Vigilance, but no bird flu panic in Belgium
14 October 2005, BRUSSELS — Despite a warning that a large-scale bird flu pandemic could kill 50,000 people in Belgium, the Federal Food Agency has decided against taking preventative measures.
14 October 2005
BRUSSELS — Despite a warning that a large-scale bird flu pandemic could kill 50,000 people in Belgium, the Federal Food Agency has decided against taking preventative measures.
"For the moment, there is no reason to panic now that the dangerous variant of bird flu is in Turkey, but obviously we are very vigilant," agency spokesman Pascal Houbaert said.
The FAVV said it will not take preventative measures for the time being. It is instead taking its lead from the EU, which is awaiting advice from national veterinary experts who met on Thursday and will meet again on Friday.
The EU has warned member states to stock up on anti-viral doses after confirmation the bird flu virus found in Turkey is the H5N1 strain dangerous to humans.

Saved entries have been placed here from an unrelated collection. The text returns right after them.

Context: an optimization exercise on an open-source flow, tuned for small area and a short achievable clock period. The choices shown serve that exercise and are no tape-out recipe.
No run shown here included a check of the RTL's function; only the layout flow was run.
Power is estimated from default activity; no workload was simulated.

## flow/design.v (module list and top-level ports; edited modules follow where they fit)
// module APB_Square: 1480 lines
// module apb_fa: 4 lines
// module apb_ha: 4 lines
// module apb_sel: 3 lines
// module apb_benc: 4 lines
// module apb_xnor: 3 lines
// module apb_xor: 3 lines
module APB_Square
(
    input wire PWRITE,
    input wire PCLK,
    input wire PSEL,
    input wire [31:0] PADDR,
    input wire [31:0] PWDATA,
    output reg [31:0] PRDATA,
    input wire PENABLE,
    output reg PREADY,
    input PRESET
);
  // ...
==> flow/flow/run.sh <==
#!/bin/bash
# The standard layout (standard.sh), in two calls: synthesis, floorplan and placement
# with no setup margin, then clock tree, routing and finish with the repair aiming 5 ns
# below the clock period. buffer_ports uses the smallest buffer cell.
set -euo pipefail
export BUFFER_PORTS_ARGS="-buffer_cell sky130_fd_sc_hd__buf_1"
bash standard.sh synth floorplan place > standard_1.log 2>&1
export SETUP_SLACK_MARGIN=5
bash standard.sh > standard_2.log 2>&1
==> flow/standard.sh <==
#!/bin/bash
# synth_recipe.tcl (not shown) runs the flow's synth.tcl, then flattens the netlist and writes it again
# the make line also repeats each setting of config.mk as NAME=value (left out here)
make -C /OpenROAD-flow-scripts/flow DESIGN_CONFIG=/design/flow/config.mk WORK_HOME=/design/flow/orfs CLKGATE_MAP_FILE= SYNTH_SCRIPT=/design/flow/synth_recipe.tcl "${@:-finish}"
==> flow/config.mk <==
export PLATFORM = sky130hd
export DESIGN_NAME = APB_Square
export DESIGN_NICKNAME = APB_Square
export VERILOG_FILES = /design/flow/design.v
export SDC_FILE = /design/flow/constraint.sdc
export NUM_CORES = 4
export LEC_CHECK = 0
export CAP_MARGIN = 20
export CORE_MARGIN = 2
export CORE_UTILIZATION = 50
export SLEW_MARGIN = 20
export SYNTH_HIERARCHICAL = 1
==> flow/constraint.sdc <==
create_clock -name core_clock -period 8.5 [get_ports {PCLK}]
set_input_delay 1.7000 -clock core_clock [delete_from_list [all_inputs] [get_ports {PCLK}]]
set_output_delay 1.7000 -clock core_clock [all_outputs]
set_load 0.01 [all_outputs]
==> results.ini, run 1 <==
[run_status]
outcome = complete, no violations

[grt]
grt_pass1_wl_microns = 89700
met2_usage_pct = 51.7

[clocking]
cts_tree = done
cts_setup_buffers = 24
cts_max_level = 4

[power_and_ir_drop]
seq_power_uw = 844
switching_share_pct = 23.6

[finish]
ff_latch_area_sq_um = 3690
layout.nets = 2228

[routing]
wl_met2_microns = 27300
dr.pass1.iters = 6
highest_layer = met4

[placed_design]
dpl_cell_area_sq_um = 17900
place_worst_setup_slack_ns = 4.15

[die]
die_w_microns = 187

[logic_synthesis]
yosys.area_share.simple_pct = 9.93
yosysMostFrequentCell = xnor2_1
yosysTopAreaCellShare_pct = 23.7

[timing]
maxSlewViolCount = 0
fin_ws_ns = 4.94

[worst_setup_path]
cp_num_cells = 11
critical_path.top_delay_family = adder cells
cp-endpoint = cs_r[24]
timing.critical_path.cells = buf_12, a21boi_4, buf_12, buf_12, clkbuf_16, xnor2_1, o22ai_1, fa_1, fa_1, fa_1, fa_1

[job]
max-cap-violations = 0

==> run 2, diff against run 1 <==
==> flow/flow/run.sh (replaced) <==
#!/bin/bash
# The standard layout (standard.sh), in two calls: synthesis, floorplan and placement
# with no setup margin, then clock tree, routing and finish with the repair aiming 4.75 ns
# below the clock period. buffer_ports uses the smallest buffer cell.
set -euo pipefail
export BUFFER_PORTS_ARGS="-buffer_cell sky130_fd_sc_hd__buf_1"
bash standard.sh synth floorplan place > standard_1.log 2>&1
export SETUP_SLACK_MARGIN=4.75
bash standard.sh > standard_2.log 2>&1
==> run 2 against run 1 <==
Effect of this change: clock power barely moved; combinational power fell by 3%; register-to-register slack got worse by 0.13 ns; largest power group unchanged.
==> results.ini, run 2 <==
[run_status]
outcome = complete, no violations  ; unchanged

[clocking]
cts_max_level = 4  ; unchanged
cts_sinks = 181  ; unchanged
clk_latency_ns = 0.46  ; about the same
numCtsBuffers = 17  ; unchanged
cts_tree = done  ; unchanged
clk_pin_slew_ns = 0.07  ; about the same
cts_max_path_buffers = 2  ; unchanged
ctsHoldBuffers = 0  ; unchanged
cts_root_buf = clkbuf_16  ; unchanged

[finish]
nFillCells = 2975  ; was 2,825
largest_register_ffs = 83  ; unchanged
final_cell_mix = 292 x xnor2_1, 258 x o22ai_1, 197 x fa_1  ; was 285 x xnor2_1, 252 x o22ai_1, 190 x fa_1
largest_register = cs_r  ; unchanged
antenna_cells = 0  ; unchanged
layout.nets = 2175  ; was 2,228
final_cells = 2316  ; was 2,369
layout_commonest_cell = xnor2_1  ; unchanged
synthToLayoutAreaGrowth_pct = 12.9  ; was 19.7%
drive_gt1_share_pct = 8.06  ; was 13.0%
final_util_pct = 57.5  ; was 61.0%

[die]
dieArea_sq_um = 34800  ; unchanged
rows = 66  ; unchanged
initial_core_util_pct = 50.9  ; unchanged
coreArea_sq_um = 32700  ; unchanged
pin_count = 102  ; unchanged
die_w_microns = 187  ; unchanged
dieHeight_microns = 187  ; unchanged

[timing]
hold_viol = 0  ; unchanged
fin_crit_sh_pct = 43.5  ; was 41.9%
holdWs_ns = 0.431  ; was 0.429 ns
timing.fmax_mhz = 271  ; was 281 MHz
rsz0062_at_grt = yes  ; unchanged
skew_ns = 0.0156  ; was 0.0155 ns
worst_pin_slew_ns = 1.10  ; was 0.970 ns
maxSlewViolCount = 0  ; unchanged
slew_headroom_pct = 26.9  ; was 35.3%
setup_viol = 0  ; unchanged
setup_tns_ns = 0  ; unchanged
layout_min_cycle_time_ns = 3.69  ; was 3.56 ns

[worst_setup_path]
end_kind = flip-flop  ; unchanged
slowest_delay_ns = 0.63  ; was 0.56 ns
timing.critical_path.cells = buf_4, nor2b_1, nor2b_1, fa_1, fa_1, fa_1, fa_1  ; was buf_12, a21boi_4, buf_12, buf_12, clkbuf_16, xnor2_1, o22ai_1, fa_1, fa_1, fa_1, fa_1
required_ns = 8.83  ; was 8.84 ns
crit_type = reg2reg  ; unchanged
crit_fanout = 25  ; was 11
cp-start-kind = flip-flop  ; unchanged
slowest_stage = dfxtp_1  ; was fa_1
worstPathArrival_ns = 4.02  ; was 3.90 ns
cp_common_cell = fa_1  ; unchanged

[logic_synthesis]
synth.yosys.warnings = 7  ; unchanged
yosysTopAreaCellShare_pct = 23.7  ; unchanged
yosysSeqAreaShare_pct = 21.8  ; unchanged
synthDistinctLibCells = 65  ; unchanged
syn_area_sq_um = 16700  ; unchanged
synth_area_leaders = fa_1 24%, dfxtp_1 22%, xnor2_1 16%  ; unchanged
ys_async_sr_fraction_pct = 0  ; unchanged
synth_area_per_cell_sq_um = 9.62  ; unchanged
synthFlopType = dfxtp_1  ; unchanged
ys_ff_latch = 181  ; unchanged
synth_top_cell_by_area = fa_1  ; unchanged
synth_edf_count = 0  ; unchanged
synth_common_cells = 303 x xnor2_1, 258 x o22ai_1, 197 x fa_1  ; unchanged
synth_cells = 1732  ; unchanged
yosysMostFrequentCell = xnor2_1  ; unchanged

[worst_hold_path]
holdCritPathClass = reg2reg  ; unchanged

[routing]
routed_via_density = 6.43  ; was 6.50
vias = 14900  ; was 15,400
drt_iter0_markers = 1796  ; was 2,191
drc = 0  ; unchanged
wire_per_inst_microns = 25.4  ; was 26.2 microns
drtAntennaViolNets = 0  ; unchanged
dr.pass1.iters = 8  ; was 6
wirelength_microns = 58800  ; was 62,000 microns

[grt]
antenna_found_initial = 0  ; unchanged
grt_overflow = 0  ; unchanged
grt_pass1_vias = 14700  ; was 14,800
grt_max_degree = 88  ; unchanged
grt_pass1_wl_microns = 88100  ; was 89,700 microns
grt_use_total_pct = 33.5  ; was 34.2%

[power_and_ir_drop]
powerDensity_nw_per_um2 = 93.1  ; was 87.7 nW/um^2
irDropWorstVdd_mv = 0.149  ; was 0.144 mV
p_leak_nw = 6.91  ; was 7.34 nW

[placed_design]
gp_congestion = 0.955  ; unchanged
placed_cells = 2271  ; unchanged
io_buffers = 101  ; unchanged
dpl.hpwl_microns = 42700  ; unchanged

[job]
max-cap-violations = 0  ; unchanged

-- run 2: logic make-up (layout without fill, tap and decap cells) --
group	count (synthesis)	count (layout)	share of synthesized area, %
flops	181	181	21.8
mux	26	26	1.58
other cells	1	4	0.0225
compound gates	534	536	20.0
xor+xnor	335	335	17.6
buf+inv	62	199	1.88
simple gates	349	349	9.93
fa+ha+maj	244	244	27.2
-- run 2: final timing paths --
check | start | to | slack [ns] | cells past startpoint
worst max-delay path | a[0] | cs_r[56] | 4.81 | 7
worst min register to register | PREADY | PREADY | 0.43 | 1
worst max register to register | a[0] | cs_r[56] | 4.81 | 7
worst min-delay path | PREADY | PREADY | 0.43 | 1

Pending the results of tests, the World Health Organisation said there is a high probability that poultry in Romania are also carrying the strain.
Previously taken preventative measures in Belgium remain in force. It is not obligatory to keep poultry indoors, but the FAVV has urged farmers in risk areas near the routes of migratory birds to impose the lock-up measure.
In Turkey and Romania meanwhile, thousands of people are buying anti-viral agents to ward off infection of the avian bird flu virus.
In the Belgian Senate, Health Minister Rudy Demotte said Belgium will soon have 400,000 of the doses available. By 2007, that will amount to 3 million.
And despite the fact the EU imposed a ban on poultry exports from Turkey and Romania, Demotte says this is not enough.
"The EU should take more initiative. Europe should prove they are able to give financial aid as well. If this doesn't happen, we are taking big risks," he said.
Leuven Catholic University virolgist Marc van Ranst has warned a bird flu virus pandemic could kill 50,000 people in Belgium.
However, he did not expect the virus to quickly make its way to Belgium, adding that it needs to mutate into a form transmissible from human to human to pose a great threat.
Should a pandemic occur, Van Ranst said 30 million deaths worldwide was a "realistic" figure. A pandemic is caused by a new virus not previously seen by humans.
Belgian veterinary and public health experts are currently discussing preventative measures and inspections at airports have been stepped up.
It is possible that chickens will in future be transported more quickly from farms to abattoirs to ward off a possible spread of bird flu to poultry by wild birds.